A part of the Hero Group, Rockman Industries (formerly Rockman Cycles limited.) was set up in 1960 and started to manufacture bicycle chains and hubs for Hero Cycles. In 1999, it diversified into high pressure aluminium die cast components and automotive chains for Hero MotoCorp (Erstwhile Hero Honda). In 2005 it closed the bicycle chains and hubs business and from November 2005, is only manufacturing die casting components and auto parts. In 2008, Rockman Industries set up a new auto components plant in Uttaranchal. In February 2014, Rockman Industries acquired Sargam Die Casting company and started its new facility at Bawal (Haryana).

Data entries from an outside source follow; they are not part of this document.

$ cat config.mk
export PLATFORM = sky130hd
export DESIGN_NAME = pwm_multichan
export DESIGN_NICKNAME = d
export VERILOG_FILES = /design/src/rtl/pwm_multichan.sv
export SDC_FILE = /design/constraint.sdc
export NUM_CORES = 1
export LEC_CHECK = 0
export CAP_MARGIN = 40
export CORE_UTILIZATION = 55
export DETAILED_ROUTE_END_ITERATION = 7
export PLACE_DENSITY = 0.74
export SYNTH_ARGS = -nofsm -noshare
export SYNTH_HDL_FRONTEND = slang
export SYNTH_SLANG_ARGS = --single-unit
$ cat constraint.sdc
create_clock -name clk -period 5.97 [get_ports clk]
set_input_delay 1.194 -clock clk [delete_from_list [all_inputs] [get_ports clk]]
set_output_delay 1.194 -clock clk [all_outputs]
set_load 0.005 [all_outputs]
===== config.mk =====
export PLATFORM = sky130hd
export DESIGN_NAME = sap_control_sequencer
export DESIGN_NICKNAME = d
export VERILOG_FILES = /design/src/rtl/sap_control_sequencer.sv
export SDC_FILE = /design/constraint.sdc
export NUM_CORES = 1
export LEC_CHECK = 0
export CORE_UTILIZATION = 40
export DETAILED_ROUTE_END_ITERATION = 8
export GPL_ROUTABILITY_DRIVEN = 0
export PLACE_DENSITY = 0.87
export SLEW_MARGIN = 20
export SYNTH_ARGS = -nofsm -noshare
export SYNTH_HDL_FRONTEND = slang
export SYNTH_SLANG_ARGS = --single-unit

===== constraint.sdc =====
create_clock -name clk -period 3.2 [get_ports clk]
set_input_delay 0.96 -clock clk [delete_from_list [all_inputs] [get_ports clk]]
set_output_delay 0.96 -clock clk [all_outputs]
set_load 0.02 [all_outputs]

In January 2017, Rockman Industries acquired a majority stake in Moldex Composites to enter the aerospace, motorsport and high-end auto component manufacturing space. In 2019, company inaugurated two new plants at Vadodara and Tirupati. In Tirupati plant company is manufacturing four wheeler alloy wheels.

== Manufacturing units==

Rockman Industries has eight manufacturing plants at Ludhiana, Haridwar, Chennai, Bawal, Surat, Vadodara and Tirupati. In Ludhiana they have two plants, one for chains and the other for aluminium die casting products. All other locations manufacture die casting components. Surat's unit is manufacturing advanced composites parts.

== Customers==
Rockman Industries supplies its products to Hero MotoCorp and various global automotive companies including: TVS, Honda, Royal Enfield, Revolt, Ather, Hyundai, Kia, Ford Motor, Mahindra, Tata, Bosch, Stanadyne, Dana, Denso, Nemak, PSA AVTEC, KSP Automotive, Continental, Magna, Hanon System, Wabco, Mando, Getrag, BorgWarner, iwis and others.